(L-R) Ana Coto as Sarah Morris and Olivia Cooke as Laine Morris in “Ouija.” Credit: Matt Kennedy / Universal Pictures.


October 31, 2014

A lot of successful movies originate on the toy shelves these days. Now producer Michael Bay has brought forth the spooky “Ouija,” based on the Hasbro board game that aims to summon spirits.

First-time director Stiles White said his intent was to create a scary movie that shows what can happen if you play with a Ouija board and don’t follow the rules. The story also shows the consequences–for better or worse–of making a connection to “the other side.”

“Ouija” stars Olivia Cooke as Laine Morris, Ana Coto as younger sister Sarah Morris, and Daren Kagasoff as Trevor. The high schoolers try to find out why their friend met a terrible fate after she recorded herself using an ancient Ouija board.

For the Morris sisters, “Ouija” Costume Designer Mary Jane Fort balanced timeless teen looks with contemporary clothing elements. Each character’s costumes show how the girls are dealing with life after their mother has died.

“I was trying to emphasize how distinct they are. Sarah Morris is essentially a juvenile delinquent younger sister to her very proper, organized older sister. Sarah has been left alone to cope, and she is going out with someone older than she is. I wanted to show how tough she is,” Fort said.

The movie’s estimated $5 million budget meant that Fort had to shop smart.
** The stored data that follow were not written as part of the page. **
$ cat src/rtl/fsm_seq_ctrl.sv
// Round-robin front end that serialises requester words into a shared
// Mealy FSM and returns its per-bit y/z outputs as response words.
module fsm_seq_ctrl #(
    parameter int W = 8
) (
    input  logic         clk,
    input  logic         rst,
    input  logic         req0_valid,
    input  logic [W-1:0] req0_data,
    output logic         req0_ready,
    input  logic         req1_valid,
    input  logic [W-1:0] req1_data,
    output logic         req1_ready,
    output logic         rsp_valid,
    input  logic         rsp_ready,
    output logic         rsp_id,
    output logic [W-1:0] rsp_y,
    output logic [W-1:0] rsp_z,
    output logic         busy,
    output logic         fsm_clr,
    output logic         fsm_x,
    input  logic         fsm_y,
    input  logic         fsm_z
);

    localparam int CW = $clog2(W);

    typedef enum logic [1:0] {
        IDLE,
        CLEAR,
        SHIFT,
        RESP
    } state_t;

    state_t         state;
    logic [W-1:0]   sreg;
    logic [CW-1:0]  cnt;
    logic           last_grant;
    logic           idle_ok;
    logic           pick1;

    // readys are masked while reset is held so nothing looks accepted
    assign idle_ok    = rst & (state == IDLE);
    assign pick1      = req1_valid & (~req0_valid | ~last_grant);
    assign req0_ready = idle_ok & req0_valid & ~pick1;
    assign req1_ready = idle_ok & pick1;

    always_ff @(posedge clk or negedge rst) begin
        if (!rst) begin
            state      <= IDLE;
            sreg       <= '0;
            cnt        <= '0;
            last_grant <= 1'b1;
            rsp_valid  <= 1'b0;
            rsp_id     <= 1'b0;
            rsp_y      <= '0;
            rsp_z      <= '0;
            busy       <= 1'b0;
            fsm_clr    <= 1'b0;
            fsm_x      <= 1'b0;
        end else begin
            unique case (state)
                IDLE: begin
                    if (req0_ready | req1_ready) begin
                        sreg       <= pick1 ? req1_data : req0_data;
                        rsp_id     <= pick1;
                        last_grant <= pick1;
                        busy       <= 1'b1;
                        fsm_clr    <= 1'b1;
                        state      <= CLEAR;
                    end
                end
                CLEAR: begin
                    fsm_clr <= 1'b0;
                    cnt     <= '0;
                    fsm_x   <= sreg[0];
                    state   <= SHIFT;
                end
                SHIFT: begin
                    rsp_y[cnt] <= fsm_y;
                    rsp_z[cnt] <= fsm_z;
                    sreg       <= sreg >> 1;
                    cnt        <= cnt + 1'b1;
                    // fsm_x always presents the bit now at sreg[0]
                    if (cnt == CW'(W - 1)) begin
                        fsm_x     <= 1'b0;
                        rsp_valid <= 1'b1;
                        state     <= RESP;
                    end else begin
                        fsm_x <= sreg[1];
                    end
                end
                RESP: begin
                    if (rsp_ready) begin
                        rsp_valid <= 1'b0;
                        busy      <= 1'b0;
                        state     <= IDLE;
                    end
                end
                default: state <= IDLE;
            endcase
        end
    end

endmodule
For a key element of Sarah’s wardrobe, she scoured typical teen mall stores to find the right piece for the petite actress–a pleather motorcycle jacket that cost about $24.

“That jacket is a very inexpensive jacket that we embellished with studs and zippers and all the bells and whistles,” Fort said. “With the budget challenges, it was easier to find something that fit her well that I could embellish, rather than trying to find a great jacket we could afford and make it fit. I went for the fit.”

Fort stocked up on multiples–and not just for the stunt doubles. “It was so cheap, we figured it would fall apart,” Fort said.

For older sister Laine, Fort retained the teenage innocence but added a bit of subtle armor–a denim jacket.

“Laine is going off to college. She’s studious and very Type A and does everything right,” Fort said. She’s also the stronger person of the two sisters.

“Olivia Cooke is just a wisp of a girl, so I needed to work on giving her a structure, which is why she wears a denim jacket a lot and kind of tough boots.”

Fort avoided clothes that might seem too suggestive.

“The Ouija board is an old-fashioned game, and the director and writer wanted an old-fashioned ghost story, but with a contemporary feel to it. So we didn’t push the costumes too far,” Fort said.

Given the low budget and short timeline, Fort had to summon her own kind of spirits to create the looks for the six-week shoot, set mostly in South Pasadena.

“It was made for not much money, shot in record time and made piles of money,” Fort said. “But it was fun.”